Remaking an artificial enzyme pair in the test tube and having it work outside the cell is a big challenge for DNA nanotechnology. To meet the challenge, they first made a DNA scaffold that looks like several paper towel rolls glued together. Using a computer program, they were able to customize the chemical building blocks of the DNA sequence so that the scaffold would self-assemble. Next, the two enzymes were attached to the ends of the DNA tubes. In the middle of the DNA scaffold, a research team led by ASU professor Hao Yan affixed a single strand of DNA, with the molecule called NAD+ tethered to the end like a ball and string. Yan refers to this as a swinging arm, which is long, flexible and dexterous enough to rock back and forth between the enzymes to carry out a chemical reaction

We look to Nature for inspiration to build man-made molecular systems that mimic the sophisticated nanoscale machineries developed in living biological systems, and we rationally design molecular nanoscaffolds to achieve biomimicry at the molecular level,” Yan said, who holds the Milton Glick Chair in the ASU Department of Chemistry and Biochemistry.
An even loftier and more valuable goal is to engineer highly programmed cascading enzyme pathways on DNA nanostructure platforms with control of input and output sequences. Achieving this goal would not only allow researchers to mimic the elegant enzyme cascades found in nature and attempt to understand their underlying mechanisms of action, but would facilitate the construction of artificial cascades that do not exist in nature,” said Yan.
The findings were published in the journal Nature Nanotechnology.

Nanoflowers Deliver Drugs To Cancer Cells

Biomedical engineering researchers have developed daisy-shaped, nanoscale structures that are made predominantly of anti-cancer drugs and are capable of introducing a “cocktail” of multiple drugs into cancer cells. The researchers are all part the joint biomedical engineering program at North Carolina State University and the University of North Carolina at Chapel Hill.
To make the “nanodaisies,” the researchers begin with a solution that contains a polymer called polyethylene glycol (PEG). The PEG forms long strands that have much shorter strands branching off to either side. Researchers directly link the anti-cancer drug camptothecin (CPT) onto the shorter strands and introduce the anti-cancer drug doxorubicin (Dox) into the solution. Once injected, the nanodaisies float through the bloodstream until they are absorbed by cancer cells. Once in a cancer cell, the drugs are released.
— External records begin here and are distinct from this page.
## config.mk

```make
export PLATFORM = sky130hd
export DESIGN_NAME = elg_front
export DESIGN_NICKNAME = d
export VERILOG_FILES = /design/src/rtl/core/assert_macros.svh /design/src/rtl/core/elg_pkg.sv /design/src/rtl/core/elg_front.sv
export SDC_FILE = /design/constraint.sdc
export NUM_CORES = 1
export LEC_CHECK = 0
export BUFFER_PORTS_ARGS = -buffer_cell sky130_fd_sc_hd__buf_2
export CORE_MARGIN = 2
export CORE_UTILIZATION = 30
export CTS_BUF_LIST = sky130_fd_sc_hd__clkbuf_4 sky130_fd_sc_hd__clkbuf_8
export DETAILED_ROUTE_END_ITERATION = 8
export HOLD_SLACK_MARGIN = 0.15
export SYNTH_ARGS = -nofsm -noshare
export SYNTH_HDL_FRONTEND = slang
export SYNTH_SLANG_ARGS = --single-unit
```

## constraint.sdc

```tcl
create_clock -name i_clk -period 6.6 [get_ports i_clk]
set_clock_uncertainty 0.1 [all_clocks]
set_input_delay 0.33 -clock i_clk [delete_from_list [all_inputs] [get_ports i_clk]]
set_output_delay 0.33 -clock i_clk [all_outputs]
set_load 0.02 [all_outputs]
```

## src/rtl/core/assert_macros.svh

```systemverilog
// Assertion helpers shared by the RTL.
`ifndef ASSERT_MACROS_SVH
`define ASSERT_MACROS_SVH

// Property holds at every clock edge outside reset.
`define ASSERT_AT(lbl, clk, rst_n, prop, msg) \
    lbl: assert property (@(posedge clk) disable iff (!rst_n) prop) \
        else $error(msg);

// Antecedent in one cycle implies consequent in the next.
`define ASSERT_NEXT(lbl, clk, rst_n, ante, cons, msg) \
    lbl: assert property (@(posedge clk) disable iff (!rst_n) (ante) |=> (cons)) \
        else $error(msg);

`endif

```

## src/rtl/core/elg_pkg.sv

```systemverilog
package elg_pkg;

    localparam int TABLE_LEN = 31;
    localparam int HZ_W      = 15;
    localparam int PHON_W    = 7;
    localparam int IDX_W     = 5;

    localparam logic [HZ_W-1:0] CONTOUR_HZ [TABLE_LEN] = '{
        15'd20, 15'd25, 15'd31, 15'd40, 15'd50, 15'd63, 15'd80, 15'd100,
        15'd125, 15'd160, 15'd200, 15'd250, 15'd315, 15'd400, 15'd500,
        15'd630, 15'd800, 15'd1000, 15'd1250, 15'd1600, 15'd2000, 15'd2500,
        15'd3150, 15'd4000, 15'd5000, 15'd6300, 15'd8000, 15'd10000,
        15'd12500, 15'd16000, 15'd20000};

    localparam logic [PHON_W-1:0] CONTOUR_PHON [TABLE_LEN] = '{
        7'd109, 7'd104, 7'd99, 7'd94, 7'd89, 7'd85, 7'd82, 7'd78, 7'd75,
        7'd72, 7'd69, 7'd67, 7'd65, 7'd63, 7'd62, 7'd60, 7'd59, 7'd60,
        7'd62, 7'd63, 7'd59, 7'd57, 7'd56, 7'd57, 7'd60, 7'd66, 7'd71,
        7'd73, 7'd68, 7'd68, 7'd104};

    localparam logic signed [7:0] REF_PHON = 8'sd60;

    typedef enum logic [1:0] {
        REGION_INTERP = 2'd0,
        REGION_BELOW  = 2'd1,
        REGION_ABOVE  = 2'd2
    } t_region;

    // log2(10) and ln(2) in Q32
    localparam logic [33:0] LOG2_10_Q32 = 34'h35269E12F;
    localparam logic [31:0] LN2_Q32     = 32'd2977044472;

    // quotient bits of the exponent: |e| < 16 in Q32
    localparam int QW        = 36;
    localparam int EXP_TERMS = 13;
    // integer part of e is biased by 16; k + 9 = biased - 7
    localparam logic [4:0] K_SHIFT_OFF = 5'd7;
    localparam int K_SHIFT_MAX = 17;

    // floor(x / n) = (x * RECIP_M[n]) >> RECIP_SH[n] for 32-bit x
    localparam logic [32:0] RECIP_M [2:EXP_TERMS] = '{
        33'd4294967296, 33'd5726623062, 33'd4294967296, 33'd6871947674,
        33'd5726623062, 33'd4908534053, 33'd4294967296, 33'd7635497416,
        33'd6871947674, 33'd6247225158, 33'd5726623062, 33'd5286113596};

    localparam int RECIP_SH [2:EXP_TERMS] = '{
        33, 34, 34, 35, 35, 35, 35, 36, 36, 36, 36, 36};

endpackage

```

## src/rtl/core/elg_front.sv

```systemverilog
module elg_front #(
    parameter int FREQ_FRAC_BITS = 4,
    parameter int W = 8
) (
    input  logic         i_clk,
    input  logic         i_rst_n,
    input  logic         i_valid,
    output logic         o_ready,
    input  logic [19:0]  i_freq_in,
    output logic         o_push,
    output logic [W-1:0] o_item,
    input  logic         i_full
);
    import elg_pkg::*;

    localparam int DW   = HZ_W + FREQ_FRAC_BITS;
    localparam int MAGW = DW + 7;
    localparam int NW   = MAGW + 1;
    localparam int CW   = 20 + FREQ_FRAC_BITS;

    logic [TABLE_LEN-1:0] lt;
    logic                 r_f_valid;
    logic [19:0]          r_f_freq;
    logic [IDX_W-1:0]     r_f_idx;

    logic [IDX_W-1:0]     ip, inx;
    logic [CW-1:0]        fp, fn;
    logic [DW-1:0]        a, b;
    logic [PHON_W-1:0]    pp;
    logic signed [7:0]    t1, dp;
    logic signed [NW-1:0] num;
    logic [MAGW-1:0]      mag;
    t_region              region;

    always_comb begin
        for (int i = 0; i < TABLE_LEN; i++) begin
            lt[i] = ((CW'(CONTOUR_HZ[i]) << FREQ_FRAC_BITS) < CW'(i_freq_in));
        end
    end

    assign o_push  = r_f_valid && !i_full;
    assign o_ready = !r_f_valid || !i_full;

    always_ff @(posedge i_clk) begin
        if (!i_rst_n) begin
            r_f_valid <= 1'b0;
        end else if (o_ready) begin
            r_f_valid <= i_valid;
        end
    end

    // table is ascending, so the count of points below the input is the index
    always_ff @(posedge i_clk) begin
        if (o_ready && i_valid) begin
            r_f_freq <= i_freq_in;
            r_f_idx  <= IDX_W'($countones(lt));
        end
    end

    always_comb begin
        ip  = (r_f_idx == '0) ? '0 : r_f_idx - 1'b1;
        inx = (r_f_idx == IDX_W'(TABLE_LEN)) ? IDX_W'(TABLE_LEN - 1) : r_f_idx;
        fp  = CW'(CONTOUR_HZ[ip]) << FREQ_FRAC_BITS;
        fn  = CW'(CONTOUR_HZ[inx]) << FREQ_FRAC_BITS;
        if (r_f_idx == '0) begin
            region = REGION_BELOW;
            pp     = CONTOUR_PHON[0];
            dp     = '0;
            a      = '0;
            b      = DW'(1);
        end else if (r_f_idx == IDX_W'(TABLE_LEN)) begin
            region = REGION_ABOVE;
            pp     = CONTOUR_PHON[TABLE_LEN-1];
            dp     = '0;
            a      = '0;
            b      = DW'(1);
        end else begin
            region = REGION_INTERP;
            pp     = CONTOUR_PHON[ip];
            dp     = $signed({1'b0, CONTOUR_PHON[inx]}) - $signed({1'b0, pp});
            a      = DW'(CW'(r_f_freq) - fp);
            b      = DW'(fn - fp);
        end
        t1  = REF_PHON - $signed({1'b0, pp});
        num = NW'(t1) * NW'($signed({1'b0, b})) - NW'(dp) * NW'($signed({1'b0, a}));
        mag = num[NW-1] ? MAGW'(-num) : MAGW'(num);
    end

    assign o_item = {num[NW-1], mag, b, region};

endmodule

```

==> results of run 1 <==
## worst max path at each step
stage / start / to / slack [ns] / depth (start not counted)
after floorplan: i_freq_in[14] / r_f_idx[4] / 0.27 / 20
after global placement: i_freq_in[2] / r_f_idx[4] / 0.06 / 19
after detailed placement: i_freq_in[2] / r_f_idx[4] / -0.05 / 21
after CTS: i_freq_in[2] / r_f_idx[4] / 0.19 / 21
after global routing: i_freq_in[2] / r_f_idx[4] / 0.004 / 21
final: i_freq_in[2] / r_f_idx[4] / 0.31 / 20
## per-layer routing
metal / global-route usage, % / wire length (um) / vias to the layer above
met2: 23.8 / 2640 / 67
met4: 3.54 / 99 / 0
li1: - / - / 1045
met5: 0 / 0 / -
met1: 17.4 / 2330 / 956
met3: 1.16 / 216 / 10
## area by class of cell
cell class                 instances  area (um2)
multi-input combinational        223        1840
tap                               99         124
clock buffer                       4        48.8
timing repair buffer              46         270
fill                             820        4690
inverter                          39         146
sequential                         6         170
## critical path, stage by stage
cell and delay (ns):
buf_2 0.12, or4_4 0.56, nor3_2 0.17, a21oi_1 0.10
or2_1 0.27, a21oi_1 0.22, fa_1 0.45, fa_1 0.50
fa_1 0.53, fa_1 0.52, fa_1 0.55, inv_1 0.06
fa_1 0.54, inv_1 0.06, fa_1 0.45, fa_1 0.40
inv_1 0.06, a21o_1 0.10, a21oi_1 0.07, xnor2_1 0.12
## kinds of logic (layout without fill, tap and decap cells)
logic type / Yosys count / count (layout) / share of synthesized area (%)
other: 1 / 3 / 0.165
XOR/XNOR: 8 / 8 / 3.08
flip-flops: 6 / 6 / 7.49
AO/OA/AOI/OAI: 74 / 74 / 21.4
adder cells (fa/ha/maj): 42 / 42 / 30.7
buffers and inverters: 59 / 89 / 12.8
AND/OR/NAND/NOR: 91 / 91 / 22.1
multiplexers: 5 / 5 / 2.26
## stage by stage
stage,std cells,area [um2]
2_1_floorplan,288,2280
3_3_place_gp,413,2530
3_5_place_dp,413,2530
4_1_cts,417,2580
5_1_grt,417,2600
6_report,417,2600
## registers in the layout (all words and copies together) (netlist names)
signal,count
r_f_idx,5
r_f_valid,1
## cells in the final DEF, fill, tap and decap left out, types with 2 or more instances in the layout
master,n
a41oi_1,2
conb_1,3
o21a_1,5
fa_1,23
o31a_1,2
a21oi_1,18
mux2i_1,4
o211ai_1,2
nand2_1,14
nor3_1,7
nand2b_1,6
o21ai_0,14
o21ai_1,2
edfxtp_1,5
clkbuf_8,3
a31oi_1,8
nor2_1,25
and3_1,2
inv_1,39
a21boi_0,3
nand4_1,3
o31ai_1,2
nor3_2,2
a21o_1,2
or3_1,5
buf_2,30
nand3_1,9
buf_4,16
ha_1,19
xnor2_1,7
and2_1,2
nor2b_1,6
## where the power goes
part	switching, mW	leakage [nW]	total [mW]	internal [mW]
clock	0.0170	0.0262	0.0628	0.0457
combinational	0.177	1.08	0.319	0.142
sequential	0.0211	0.0553	0.0777	0.0566
total	0.215	1.16	0.459	0.244
==> results.sh, run 1 <==
export IMPL_outcome="finished clean"
export IMPL_reg2regPathDepth=2
export IMPL_post_place_ws_ns=-0.0467
export IMPL_grt_max_degree=19
export IMPL_r2r_end="r_f_idx[2]"
export IMPL_place_gp_congestion=0.870
export IMPL_clk_latency_ns=0.22
export IMPL_fin_ws_ns=0.306
export IMPL_drcViolationCount=0
export IMPL_rows=31
export IMPL_diodes=0
export IMPL_die_h_um=91.0
export IMPL_synth_top_area_cell="fa_1"
export IMPL_min_period_ns=6.29
export IMPL_synthesis_area_per_instance_um2=7.94
export IMPL_worst_hold_path_type="in2reg"
export IMPL_grt_total_usage_pct=13.4
export IMPL_drv_cap=0
export IMPL_setup_viol_count_final=0
export IMPL_async_reset_ff_share_pct=0
export IMPL_wl_mm=5.29
export IMPL_finish_utilization_pct=35.7
export IMPL_period_share_pct=95.4
export IMPL_dr_pass1_iters=4
export IMPL_coreArea_um2=7290
export IMPL_r2r_start="r_f_valid"
export IMPL_ys_top_cells_by_count="39 x inv_1, 25 x nor2_1, 23 x fa_1"
export IMPL_cts_tree="built"
export IMPL_end_kind="register"
export IMPL_grt_pass1_vias=2083
export IMPL_clockBufferDepth=2
export IMPL_power_per_cell_area_nw_per_um2=177
export IMPL_overflow=0
export IMPL_ys_seq_area_share_pct=7.49
export IMPL_drive_gt1_share_pct=19.8
export IMPL_vias_per_cell=4.98
export IMPL_hold_viol=0
export IMPL_ant_nets=0
export IMPL_ir_worst_vdd_uv=72.9
export IMPL_tightest_slew_ns=0.495
export IMPL_synth_edf_count=5
export IMPL_fin_nets=385
export IMPL_drv_slew=0
export IMPL_io_pins=34
export IMPL_rsz0062_at_grt="no"
export IMPL_wire_per_inst_um=12.7
export IMPL_totalPowerFinal_uw=459
export IMPL_rrSetupSlack_ns=5.57
export IMPL_netlist_area_leader_share_pct=20.3
export IMPL_required_ns=6.48
export IMPL_hold_depth=2
export IMPL_timing_fmax_mhz=159
export IMPL_arrival_ns=6.17
export IMPL_port_buffers=30
export IMPL_holdCritStartpoint="i_rst_n"
export IMPL_p_leak_nw=1.16
export IMPL_hold_buffers=0
export IMPL_die_area_um2=8290
export IMPL_synth_warnings=0
export IMPL_synth_seq_cells=6
export IMPL_syn_inst=286
export IMPL_hold_slack_ns=0.230
export IMPL_final_setup_tns_ns=0
export IMPL_cts_root_buffer="clkbuf_8"
export IMPL_crit_type="in2reg"
export IMPL_timing_slew_headroom_pct=66.6
export IMPL_area_delta_synth_final_pct=14.4
export IMPL_cts_resized=0
export IMPL_vias=2078
export IMPL_die_x_um=91.0
export IMPL_dominantRegCellSynth="edfxtp_1"
export IMPL_initial_core_util_pct=31.2
export IMPL_hold_end="r_f_valid"
export IMPL_grt_antenna_before_repair=0
export IMPL_hpwl_mm=4.48
export IMPL_yosys_top_cells_area="fa_1 20%, ha_1 10%, edfxtp_1 6.6%, inv_1 6.4%, nor2_1 4.1%"
export IMPL_cts_max_level=1
export IMPL_synth_cell_types=60
export IMPL_clkSinkCount=6
export IMPL_start_kind="primary input"
export IMPL_grt_pass1_wl_mm=9.32
export IMPL_cp_max_fo=5
export IMPL_drtIter0Drc=63
export IMPL_synth_most_common_cell="inv_1"
export IMPL_cts_clk_slew_worst_paths_ns=0.04
export IMPL_numCtsBuffers=3
export IMPL_postCtsSetupBuffers=0
export IMPL_netlist_area_um2=2270
(Power assumes the default switching activity.)
==> run 2, diff against run 1 <==
Settings changed: CORE_MARGIN 2 to 4, CORE_UTILIZATION 30 to 35.
==> run 2 against run 1 <==
Effect of this change:
- combinational power is essentially flat
- sequential power up 0.5%
- first-iteration DRC count is 120% higher
- via count shrank 1.0%
- critical path type unchanged
- critical endpoint unchanged
- largest power group unchanged
==> results.sh, run 2 (same netlist as run 1, synthesis figures left out) <==
export IMPL_rows=29
export IMPL_slowest_stage="or4_4"
export IMPL_clockBufferDepth=2
export IMPL_grt_antenna_before_repair=0
export IMPL_p_leak_nw=1.15
export IMPL_drv_slew=0
export IMPL_ir_worst_vdd_uv=104
export IMPL_grt_total_usage_pct=14.1
export IMPL_final_setup_tns_ns=0
export IMPL_rsz0062_at_grt="no"
export IMPL_place_gp_congestion=0.909
export IMPL_diodes=0
export IMPL_crit_type="in2reg"
export IMPL_timing_fmax_mhz=160
export IMPL_rrSetupSlack_ns=5.56
export IMPL_seqPwrFrac_pct=17.1
export IMPL_area_delta_synth_final_pct=12.1
export IMPL_drtIter0Drc=136
export IMPL_worst_hold_path_type="in2reg"
export IMPL_finish_utilization_pct=40.3
export IMPL_cp_slowest_stage_delay_ns=0.56
export IMPL_cts_clk_slew_worst_paths_ns=0.03
export IMPL_die_area_um2=7840
export IMPL_grt_pass1_vias=2000
export IMPL_worstPathCellList="buf_2, or4_4, nor3_2, a21oi_1, or2_1, a21oi_1, fa_1, fa_1, fa_1, fa_1, fa_1, inv_1, fa_1, inv_1, fa_1, fa_1, inv_1, a21o_1, a21oi_1, xnor2_1"
export IMPL_power_frac_clock_pct=13.5
export IMPL_die_x_um=88.6
export IMPL_cts_root_buffer="clkbuf_8"
export IMPL_min_period_ns=6.27
export IMPL_largest_reg_flops=5
export IMPL_cts_tree="built"
export IMPL_overflow=0
export IMPL_wl_mm=5.17
export IMPL_arrival_ns=6.13
export IMPL_io_pins=34
export IMPL_hold_viol=0
export IMPL_drcViolationCount=0
export IMPL_postCtsSetupBuffers=0
export IMPL_drive_gt1_share_pct=19.0
export IMPL_hpwl_mm=4.34
export IMPL_hold_slack_ns=0.221
export IMPL_p_int_uw=242
export IMPL_die_h_um=88.6
export IMPL_dr_pass1_iters=4
export IMPL_cp_top_family="adder cells"
export IMPL_cts_resized=0
export IMPL_grt_pass1_wl_mm=8.97
export IMPL_start_kind="primary input"
export IMPL_period_share_pct=94.9
export IMPL_cpMostUsedCell="fa_1"
export IMPL_port_buffers=30
export IMPL_fill_cells=680
export IMPL_placed_cell_area_um2=2480
export IMPL_power_per_cell_area_nw_per_um2=179
export IMPL_regMostFlops="r_f_idx"
export IMPL_outcome="finished clean"
export IMPL_drv_cap=0
export IMPL_initial_core_util_pct=36.0
export IMPL_clkSinkCount=6
export IMPL_cp_max_fo=5
export IMPL_power_frac_comb_pct=69.4
export IMPL_clk_latency_ns=0.22
export IMPL_grt_max_degree=19
export IMPL_vias=2057
export IMPL_end_kind="register"
export IMPL_setup_viol_count_final=0
export IMPL_wire_per_inst_um=13.2
export IMPL_numCtsBuffers=3
export IMPL_top_regs="r_f_idx: 5 flops, r_f_valid: 1 flops"
export IMPL_final_cell_mix="39 x inv_1, 30 x buf_2, 25 x nor2_1"
export IMPL_coreArea_um2=6310
export IMPL_ant_nets=0
export IMPL_totalPowerFinal_uw=456
export IMPL_sw_frac_of_total_pct=46.9
export IMPL_hold_buffers=0
export IMPL_p_switching_uw=214
export IMPL_fin_area_um2=2550
export IMPL_cts_max_level=1
export IMPL_vias_per_cell=5.25
export IMPL_fin_nets=382
export IMPL_final_common_cell="inv_1"
export IMPL_required_ns=6.47
export IMPL_critPathBufInv=4
-- run 2: cell count changes in the layout (fill, tap and decap cells not counted) --
cell	previous run	this run
nand3_1	9	8
a2111oi_0	0	1
a2111oi_2	1	0
nand3_2	0	1
buf_4	16	13
a311oi_2	1	0
o31ai_2	0	1
a311oi_1	1	2
o31ai_1	2	1
-- run 2: worst paths after layout --
kind | cells past startpoint | from | end
setup / recovery | 20 | i_freq_in[2] | r_f_idx[4]
hold / removal | 2 | i_rst_n | r_f_valid
setup reg to reg | 2 | r_f_valid | r_f_idx[4]
hold reg to reg | 2 | r_f_valid | r_f_valid
-- run 2: per-layer routing --
metal	up-vias	wire length (um)	track usage [%]
li1	1036	-	-
met1	929	2300	19.8
met2	82	2440	22.7
met3	10	349	2.14
met4	0	72	3.71
met5	-	0	0
-- run 2: power groups by stage --
stage / combinational (mW) / clock (mW) / sequential, mW
2_1_floorplan: 0.267 / 0 / 0.0620
3_3_place_gp: 0.312 / 0 / 0.0791
3_5_place_dp: 0.316 / 0 / 0.0786
4_1_cts: 0.318 / 0.0650 / 0.0781
5_1_grt: 0.368 / 0.0687 / 0.0803
6_report: 0.316 / 0.0616 / 0.0781
-- run 2: layout make-up --
class | instances | area, um2 | area share (%)
sequential | 6 | 170 | 6.68
multi-input combinational | 223 | 1840 | 72.2
inverter | 39 | 146 | 5.75
clock buffer | 4 | 48.8 | 1.92
timing repair buffer | 43 | 248 | 9.72
tap | 77 | 96.3 | 3.78
-- run 2: through the flow --
step / worst slack (ns) / cells
final: 0.334 / 392
after global routing: 0.0119 / 392
after CTS: 0.237 / 392
after floorplan: 0.267 / 288
after detailed placement: 0.0121 / 388
after global placement: 0.0931 / 388
==> run 3, diff against run 2 <==
Settings changed: REMOVE_ABC_BUFFERS set to 1.
==> run 3 against run 2 <==
Effect of this change:
- fmax decreased by 0.26%
- first-iteration DRC count grew 36%
- register-to-register slack about the same
- die area unchanged
- clock-buffer cell count stayed put
- core utilization down 0.060 points
- non-clock buffer count up 1
- sequential share of layout area about the same
- final cell count grew 0.26%
==> results.sh, run 3 (same netlist as run 1, synthesis figures left out) <==
export IMPL_diodes=0
export IMPL_overflow=0
export IMPL_final_common_cell="inv_1"
export IMPL_fin_nets=383
export IMPL_cts_clk_slew_worst_paths_ns=0.03
export IMPL_dr_pass1_iters=4
export IMPL_die_area_um2=7840
export IMPL_drive_gt1_share_pct=19.0
export IMPL_wl_mm=5.19
export IMPL_cts_resized=0
export IMPL_critPathBufInv=4
export IMPL_initial_core_util_pct=36.0
export IMPL_timing_slew_headroom_pct=67.3
export IMPL_end_kind="register"
export IMPL_cts_max_level=1
export IMPL_place_gp_congestion=0.932
export IMPL_holdCritStartpoint="i_rst_n"
export IMPL_ant_nets=0
export IMPL_numCtsBuffers=3
export IMPL_tightest_slew_ns=0.484
export IMPL_drv_cap=0
export IMPL_regMostFlops="r_f_idx"
export IMPL_vias=2044
export IMPL_crit_type="in2reg"
export IMPL_reg2regPathDepth=2
export IMPL_clockBufferDepth=2
export IMPL_r2r_end="r_f_idx[3]"
export IMPL_hold_viol=0
export IMPL_cp_slowest_stage_delay_ns=0.54
export IMPL_io_pins=34
export IMPL_wire_per_inst_um=13.2
export IMPL_ir_worst_vdd_uv=189
export IMPL_min_period_ns=6.28
export IMPL_clkSinkCount=6
export IMPL_worst_hold_path_type="in2reg"
export IMPL_p_leak_nw=1.15
export IMPL_final_setup_tns_ns=0
export IMPL_die_h_um=88.6
export IMPL_rows=29
export IMPL_coreArea_um2=6310
export IMPL_arrival_ns=6.15
export IMPL_drv_slew=0
export IMPL_grt_pass1_vias=1878
export IMPL_required_ns=6.46
export IMPL_power_per_cell_area_nw_per_um2=179
export IMPL_hold_end="r_f_valid"
export IMPL_grt_antenna_before_repair=0
export IMPL_hold_slack_ns=0.227
export IMPL_cts_tree="built"
export IMPL_totalPowerFinal_uw=454
export IMPL_start_kind="primary input"
export IMPL_drtIter0Drc=185
export IMPL_cpMostUsedCell="fa_1"
export IMPL_hold_depth=2
export IMPL_worstPathCellList="buf_2, nor4_2, nand3_1, o31ai_1, nand2_1, a311oi_2, fa_1, fa_1, fa_1, fa_1, fa_1, inv_1, fa_1, inv_1, fa_1, fa_1, inv_1, a21o_1, a21oi_1, xnor2_1"
export IMPL_fin_area_um2=2540
export IMPL_grt_max_degree=19
export IMPL_cp_top_family="adder cells"
export IMPL_period_share_pct=95.2
export IMPL_slowest_stage="fa_1"
export IMPL_cts_root_buffer="clkbuf_8"
export IMPL_port_buffers=30
export IMPL_postCtsSetupBuffers=0
export IMPL_hold_buffers=0
export IMPL_hpwl_mm=4.33
export IMPL_outcome="finished clean"
export IMPL_grt_total_usage_pct=13.5
export IMPL_setup_viol_count_final=0
export IMPL_cp_max_fo=4
export IMPL_largest_reg_flops=5
export IMPL_area_delta_synth_final_pct=11.9
export IMPL_rrSetupSlack_ns=5.57
export IMPL_final_cell_mix="39 x inv_1, 30 x buf_2, 25 x nor2_1"
export IMPL_placed_cell_area_um2=2490
export IMPL_r2r_start="r_f_valid"
export IMPL_drcViolationCount=0
export IMPL_timing_fmax_mhz=159
export IMPL_top_regs="r_f_idx: 5 flops, r_f_valid: 1 flops"
export IMPL_grt_pass1_wl_mm=8.64
export IMPL_die_x_um=88.6
export IMPL_clk_latency_ns=0.22
export IMPL_vias_per_cell=5.20
-- run 3: changes by cell type in the layout (fill, tap and decap cells not counted) --
cell | before | now
a2111oi_0 | 1 | 0
a2111oi_1 | 0 | 1
a311oi_1 | 2 | 1
a311oi_2 | 0 | 1
buf_4 | 13 | 14
nand3_1 | 8 | 9
nand3_2 | 1 | 0
nor4_2 | 0 | 1
nor4_4 | 1 | 0
o31ai_1 | 1 | 2
o31ai_2 | 1 | 0
-- run 3: where the power goes --
| group | total [mW] | switching (mW) | internal (mW) |
|---|---|---|---|
| clock network | 0.0611 | 0.0155 | 0.0456 |
| logic | 0.314 | 0.174 | 0.139 |
| registers | 0.0791 | 0.0225 | 0.0566 |
| total | 0.454 | 0.213 | 0.242 |
-- run 3: layout make-up --
| cell class | count | area [um2] |
|---|---|---|
| fillers | 674 | 3770 |
| multi-input cells | 223 | 1830 |
| repair buffers | 44 | 255 |
| flip-flops and latches | 6 | 170 |
| inverters | 39 | 146 |
| well taps | 77 | 96.3 |
| clock buffers | 4 | 48.8 |
-- run 3: metal layers --
layer	GRT usage, %	vias up	part of all wire (%)
li1	-	1042	-
met1	20.2	934	46
met2	21.8	66	45
met3	1.21	2	7.8
met4	1.37	0	0.40
met5	0	-	0
-- run 3: how the worst max path moves through the flow --
stage,start,endpoint,cells past startpoint
2_1_floorplan,i_freq_in[19],r_f_idx[4],19
3_3_place_gp,i_freq_in[2],r_f_idx[4],19
3_5_place_dp,i_freq_in[2],r_f_idx[4],19
4_1_cts,i_freq_in[2],r_f_idx[4],19
5_1_grt,i_freq_in[2],r_f_idx[4],20
6_report,i_freq_in[2],r_f_idx[4],20
-- run 3: stage by stage --
stage,util [%],instances,worst slack [ns]
finish,40.3,393,0.318
CTS,40.2,393,0.269
global route,40.3,393,-0.0144
global placement,39.4,389,0.101
detailed placement,39.4,389,0.0522
floorplan,-,268,0.362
Early tests of the “nanodaisy” drug delivery technique show promise against a number of cancers
We found that this technique was much better than conventional drug-delivery techniques at inhibiting the growth of lung cancer tumors in mice,” says Dr. Zhen Gu, senior author of the paper. “And based on in vitro tests in nine different cell lines, the technique is also promising for use against leukemia, breast, prostate, liver, ovarian and brain cancers.”

How To Directly Control The Nano-World In Motion

Researchers have announced the first ever method for controlling the growth of metal-crystals from single atoms. Professor Peter Sadler from the University of Warwick, – United Kingdom – Department of Chemistry, commented that “The breakthrough with Nanocrystallometry is that it actually allows us to observe and directly control the nano-world in motion“. Using a doped-graphene matrix to slow down and then trap atoms of the precious metal osmium the researchers were able to control and quantify the growth of metal-crystals. When the trapped atoms come into contact with further osmium atoms they bind together, eventually growing into 3D metal-crystals.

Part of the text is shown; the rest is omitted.